▸ Exercise aim
Copy nothing before the line containing "export CELL_PAD_IN_SITES_GLOBAL_PLACEMENT = 2". Reproduce that line and all that follow, exactly, through the end of the records.

[Stored data]
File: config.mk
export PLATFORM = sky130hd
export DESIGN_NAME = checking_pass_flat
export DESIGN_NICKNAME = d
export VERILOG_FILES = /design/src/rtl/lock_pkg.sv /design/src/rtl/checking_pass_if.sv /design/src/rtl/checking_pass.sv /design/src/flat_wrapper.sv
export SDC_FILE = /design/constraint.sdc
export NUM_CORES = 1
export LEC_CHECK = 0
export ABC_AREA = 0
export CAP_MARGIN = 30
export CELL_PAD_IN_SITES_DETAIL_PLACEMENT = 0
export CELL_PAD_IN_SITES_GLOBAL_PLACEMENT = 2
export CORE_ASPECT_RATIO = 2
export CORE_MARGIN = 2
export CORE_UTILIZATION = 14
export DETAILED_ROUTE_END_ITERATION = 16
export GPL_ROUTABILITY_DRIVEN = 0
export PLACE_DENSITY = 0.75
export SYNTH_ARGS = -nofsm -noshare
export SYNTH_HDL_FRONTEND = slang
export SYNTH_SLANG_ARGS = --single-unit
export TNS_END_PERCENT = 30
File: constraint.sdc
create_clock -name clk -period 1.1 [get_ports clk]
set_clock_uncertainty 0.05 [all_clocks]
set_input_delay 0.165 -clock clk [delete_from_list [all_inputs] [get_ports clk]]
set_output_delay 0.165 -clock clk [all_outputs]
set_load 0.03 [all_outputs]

▸ Answer for the task
export CELL_PAD_IN_SITES_GLOBAL_PLACEMENT = 2
export CORE_ASPECT_RATIO = 2
export CORE_MARGIN = 2
export CORE_UTILIZATION = 14
export DETAILED_ROUTE_END_ITERATION = 16
export GPL_ROUTABILITY_DRIVEN = 0
export PLACE_DENSITY = 0.75
export SYNTH_ARGS = -nofsm -noshare
export SYNTH_HDL_FRONTEND = slang
export SYNTH_SLANG_ARGS = --single-unit
export TNS_END_PERCENT = 30
File: constraint.sdc
create_clock -name clk -period 1.1 [get_ports clk]
set_clock_uncertainty 0.05 [all_clocks]
set_input_delay 0.165 -clock clk [delete_from_list [all_inputs] [get_ports clk]]
set_output_delay 0.165 -clock clk [all_outputs]
set_load 0.03 [all_outputs]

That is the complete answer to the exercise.